For onion services, the key thing that makes this worthwhile is that the adversary gets to force you to create as many circuits as they like, by continuously connecting to you. So if you are actually under attack, it is strictly better to use restricted second and third layer guards that rotate slower than your circuit creation.

For onion clients, it is a bit more fuzzy since it is harder to get them to build lots of circuits. But, if the adversary only controls a small percentage of the network, you’re still more likely to get lucky than be SOL right away, as you say.

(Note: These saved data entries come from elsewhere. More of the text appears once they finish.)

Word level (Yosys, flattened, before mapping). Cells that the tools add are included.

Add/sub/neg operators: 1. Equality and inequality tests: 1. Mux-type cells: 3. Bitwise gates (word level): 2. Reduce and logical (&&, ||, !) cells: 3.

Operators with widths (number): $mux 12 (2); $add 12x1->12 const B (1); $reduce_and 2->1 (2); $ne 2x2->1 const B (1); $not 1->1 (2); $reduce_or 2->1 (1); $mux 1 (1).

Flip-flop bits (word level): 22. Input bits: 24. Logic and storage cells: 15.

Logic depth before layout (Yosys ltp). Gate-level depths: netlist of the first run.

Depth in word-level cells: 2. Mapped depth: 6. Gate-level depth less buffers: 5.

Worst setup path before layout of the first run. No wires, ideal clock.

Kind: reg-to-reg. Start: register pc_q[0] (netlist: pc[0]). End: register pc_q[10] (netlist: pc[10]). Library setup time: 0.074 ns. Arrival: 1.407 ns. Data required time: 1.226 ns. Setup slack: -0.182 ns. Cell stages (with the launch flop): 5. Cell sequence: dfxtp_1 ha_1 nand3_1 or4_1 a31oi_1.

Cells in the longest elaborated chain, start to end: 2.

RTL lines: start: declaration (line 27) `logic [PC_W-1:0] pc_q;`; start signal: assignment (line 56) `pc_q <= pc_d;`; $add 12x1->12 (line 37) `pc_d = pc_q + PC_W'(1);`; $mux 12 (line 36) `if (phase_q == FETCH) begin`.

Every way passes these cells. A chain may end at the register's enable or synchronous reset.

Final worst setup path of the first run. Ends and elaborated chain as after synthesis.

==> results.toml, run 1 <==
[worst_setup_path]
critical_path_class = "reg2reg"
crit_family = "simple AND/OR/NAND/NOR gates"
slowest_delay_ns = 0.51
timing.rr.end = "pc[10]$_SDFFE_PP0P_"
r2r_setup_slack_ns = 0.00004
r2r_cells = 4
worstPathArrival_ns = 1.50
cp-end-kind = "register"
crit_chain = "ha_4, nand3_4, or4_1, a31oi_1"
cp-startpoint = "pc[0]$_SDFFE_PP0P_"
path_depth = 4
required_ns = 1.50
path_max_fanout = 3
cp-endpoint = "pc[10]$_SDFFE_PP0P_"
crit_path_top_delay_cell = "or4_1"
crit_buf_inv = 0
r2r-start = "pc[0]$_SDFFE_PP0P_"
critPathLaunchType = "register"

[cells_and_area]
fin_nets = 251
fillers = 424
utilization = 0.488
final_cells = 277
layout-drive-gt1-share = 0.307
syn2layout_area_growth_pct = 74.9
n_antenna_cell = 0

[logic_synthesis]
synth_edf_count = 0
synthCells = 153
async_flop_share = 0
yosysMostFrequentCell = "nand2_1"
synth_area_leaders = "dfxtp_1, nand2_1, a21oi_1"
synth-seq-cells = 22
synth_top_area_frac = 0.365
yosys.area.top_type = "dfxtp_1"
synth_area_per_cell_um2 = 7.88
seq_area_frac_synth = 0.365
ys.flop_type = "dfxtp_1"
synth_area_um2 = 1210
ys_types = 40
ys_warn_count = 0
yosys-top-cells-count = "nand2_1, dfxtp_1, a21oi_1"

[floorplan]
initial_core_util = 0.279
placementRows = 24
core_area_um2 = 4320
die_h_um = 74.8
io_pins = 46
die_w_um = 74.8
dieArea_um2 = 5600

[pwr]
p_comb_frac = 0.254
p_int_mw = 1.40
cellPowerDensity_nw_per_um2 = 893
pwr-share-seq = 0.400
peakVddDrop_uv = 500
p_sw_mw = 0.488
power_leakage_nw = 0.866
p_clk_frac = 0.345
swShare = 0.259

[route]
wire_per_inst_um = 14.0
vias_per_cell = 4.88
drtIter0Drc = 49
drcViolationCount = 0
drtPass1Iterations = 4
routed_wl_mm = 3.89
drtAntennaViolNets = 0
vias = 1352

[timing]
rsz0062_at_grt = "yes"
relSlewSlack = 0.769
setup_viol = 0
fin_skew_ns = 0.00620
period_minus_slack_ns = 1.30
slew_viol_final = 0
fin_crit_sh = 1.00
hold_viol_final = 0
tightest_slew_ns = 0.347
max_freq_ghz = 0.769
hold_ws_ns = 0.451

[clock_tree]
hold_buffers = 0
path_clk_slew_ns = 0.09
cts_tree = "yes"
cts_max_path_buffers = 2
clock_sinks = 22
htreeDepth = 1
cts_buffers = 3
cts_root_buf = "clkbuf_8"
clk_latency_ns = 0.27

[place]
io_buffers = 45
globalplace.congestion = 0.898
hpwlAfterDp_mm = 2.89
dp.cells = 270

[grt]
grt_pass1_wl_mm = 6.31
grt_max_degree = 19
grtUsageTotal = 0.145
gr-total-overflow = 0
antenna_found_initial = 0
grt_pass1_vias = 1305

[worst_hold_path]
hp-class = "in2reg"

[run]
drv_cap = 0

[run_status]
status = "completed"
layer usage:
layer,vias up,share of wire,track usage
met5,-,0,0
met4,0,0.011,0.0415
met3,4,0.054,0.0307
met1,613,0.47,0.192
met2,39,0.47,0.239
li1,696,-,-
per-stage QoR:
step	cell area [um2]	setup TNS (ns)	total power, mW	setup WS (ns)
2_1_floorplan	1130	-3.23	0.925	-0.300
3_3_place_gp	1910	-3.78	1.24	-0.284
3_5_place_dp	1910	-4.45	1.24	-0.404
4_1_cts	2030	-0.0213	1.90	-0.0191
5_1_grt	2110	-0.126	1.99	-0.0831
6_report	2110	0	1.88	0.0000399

2. Re: hidden services that really want to stay hidden

(perhaps we warn Whonix users configuring hidden services in wiki instructions)

mikeperry said

I’m a little on the yolo side myself but I still deal in science over here. To me, the tradeoffs are clear. If you do not use this addon, the adversary can find your guard in a hot minute (which is much shorter than a wall-clock minute ;), and can use a whole treasure chest of unfixed-in-core-tor attacks to confirm this, observe the guard, and then find your IP address. If you do use this addon, you are making use of the best ways we know of to slow down these attacks. Just a little bit before they go into core-tor.

& (multiple bridges + Vanguard to stymie deanonymization of hosted .onions is better)

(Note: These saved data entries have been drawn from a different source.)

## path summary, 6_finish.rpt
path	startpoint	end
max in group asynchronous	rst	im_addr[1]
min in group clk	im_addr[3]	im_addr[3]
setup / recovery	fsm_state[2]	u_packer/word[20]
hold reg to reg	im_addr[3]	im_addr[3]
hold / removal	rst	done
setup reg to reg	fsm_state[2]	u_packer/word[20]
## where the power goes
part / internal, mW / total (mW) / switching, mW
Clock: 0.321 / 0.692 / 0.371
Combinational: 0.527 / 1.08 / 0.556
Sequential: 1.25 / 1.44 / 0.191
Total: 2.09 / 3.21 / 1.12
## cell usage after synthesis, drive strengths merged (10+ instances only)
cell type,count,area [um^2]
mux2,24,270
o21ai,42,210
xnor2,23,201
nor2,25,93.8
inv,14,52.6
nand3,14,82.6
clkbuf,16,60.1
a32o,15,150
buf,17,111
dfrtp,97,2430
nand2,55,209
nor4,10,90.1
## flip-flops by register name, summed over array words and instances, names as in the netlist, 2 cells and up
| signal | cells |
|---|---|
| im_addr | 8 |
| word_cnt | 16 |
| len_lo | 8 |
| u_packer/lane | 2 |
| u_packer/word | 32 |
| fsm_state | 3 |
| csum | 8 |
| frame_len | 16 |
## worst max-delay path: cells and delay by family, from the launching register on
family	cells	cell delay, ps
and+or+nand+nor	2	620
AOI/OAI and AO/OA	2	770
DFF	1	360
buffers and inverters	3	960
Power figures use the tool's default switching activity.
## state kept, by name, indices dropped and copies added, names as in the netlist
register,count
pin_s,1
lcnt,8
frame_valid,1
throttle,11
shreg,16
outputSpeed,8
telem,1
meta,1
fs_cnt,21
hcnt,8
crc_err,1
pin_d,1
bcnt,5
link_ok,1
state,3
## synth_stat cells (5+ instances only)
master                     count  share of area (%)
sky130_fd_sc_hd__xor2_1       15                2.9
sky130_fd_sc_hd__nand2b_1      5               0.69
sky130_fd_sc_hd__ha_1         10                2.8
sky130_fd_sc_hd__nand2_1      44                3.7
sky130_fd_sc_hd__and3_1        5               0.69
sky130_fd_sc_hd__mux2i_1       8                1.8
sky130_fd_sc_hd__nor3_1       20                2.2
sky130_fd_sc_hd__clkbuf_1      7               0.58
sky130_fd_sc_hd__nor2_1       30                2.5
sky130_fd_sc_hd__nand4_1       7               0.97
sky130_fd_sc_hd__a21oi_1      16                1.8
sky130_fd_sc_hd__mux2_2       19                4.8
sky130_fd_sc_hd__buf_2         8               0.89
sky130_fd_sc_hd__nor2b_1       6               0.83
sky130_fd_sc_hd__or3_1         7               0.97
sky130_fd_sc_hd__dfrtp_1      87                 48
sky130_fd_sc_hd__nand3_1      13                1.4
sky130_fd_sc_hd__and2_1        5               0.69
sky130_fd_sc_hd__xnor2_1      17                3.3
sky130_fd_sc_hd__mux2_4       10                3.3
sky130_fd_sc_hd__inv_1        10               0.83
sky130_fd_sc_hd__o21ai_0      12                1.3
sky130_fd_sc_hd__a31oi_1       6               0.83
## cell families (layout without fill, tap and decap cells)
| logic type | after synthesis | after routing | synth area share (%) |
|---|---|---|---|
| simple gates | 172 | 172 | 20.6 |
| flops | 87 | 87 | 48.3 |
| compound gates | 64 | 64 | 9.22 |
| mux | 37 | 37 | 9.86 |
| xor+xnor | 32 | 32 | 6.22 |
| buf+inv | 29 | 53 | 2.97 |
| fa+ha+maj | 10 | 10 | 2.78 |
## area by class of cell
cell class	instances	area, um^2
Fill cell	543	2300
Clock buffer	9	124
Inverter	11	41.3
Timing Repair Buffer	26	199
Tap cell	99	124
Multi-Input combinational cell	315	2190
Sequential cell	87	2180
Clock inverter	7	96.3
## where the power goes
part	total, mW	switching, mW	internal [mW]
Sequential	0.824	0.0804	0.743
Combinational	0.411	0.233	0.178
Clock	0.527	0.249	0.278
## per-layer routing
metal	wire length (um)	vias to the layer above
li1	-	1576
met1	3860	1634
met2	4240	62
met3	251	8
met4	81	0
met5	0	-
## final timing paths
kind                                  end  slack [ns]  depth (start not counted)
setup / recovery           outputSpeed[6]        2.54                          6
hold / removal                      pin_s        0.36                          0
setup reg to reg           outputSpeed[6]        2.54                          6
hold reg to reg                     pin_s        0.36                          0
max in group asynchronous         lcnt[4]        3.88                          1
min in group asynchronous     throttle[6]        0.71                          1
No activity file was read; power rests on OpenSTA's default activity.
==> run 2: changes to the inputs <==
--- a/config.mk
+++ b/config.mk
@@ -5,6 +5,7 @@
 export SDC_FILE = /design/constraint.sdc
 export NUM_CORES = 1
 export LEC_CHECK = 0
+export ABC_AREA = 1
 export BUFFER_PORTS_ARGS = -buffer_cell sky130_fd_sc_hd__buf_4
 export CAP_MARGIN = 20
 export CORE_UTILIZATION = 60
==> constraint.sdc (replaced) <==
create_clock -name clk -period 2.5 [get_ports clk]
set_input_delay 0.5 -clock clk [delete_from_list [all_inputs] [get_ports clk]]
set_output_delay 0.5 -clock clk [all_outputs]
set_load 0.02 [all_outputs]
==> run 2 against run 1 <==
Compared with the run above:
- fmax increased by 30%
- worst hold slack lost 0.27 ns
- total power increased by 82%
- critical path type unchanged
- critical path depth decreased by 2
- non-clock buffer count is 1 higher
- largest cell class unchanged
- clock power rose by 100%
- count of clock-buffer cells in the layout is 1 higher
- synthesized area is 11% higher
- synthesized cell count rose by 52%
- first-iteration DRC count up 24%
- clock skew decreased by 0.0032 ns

Without the vanguards addon, these same attacks will work to find the bridge your onion service is using. So using a bridge by itself is not a defense. However, using a bridge with this addon will provide some additional benefit. Namely, if the bridge is not well-known, it can help obscure the fact that your onion service server is connecting to the Tor network, because the traffic from your onion service into the Tor network will be obfuscated. If meek still works, it is probably the best option, but I think meek no longer works well because the major cloud providers started blocking it – April | 2018 | Ars Technica – so obfs4 or basket may be the best choice. I would use two bridges.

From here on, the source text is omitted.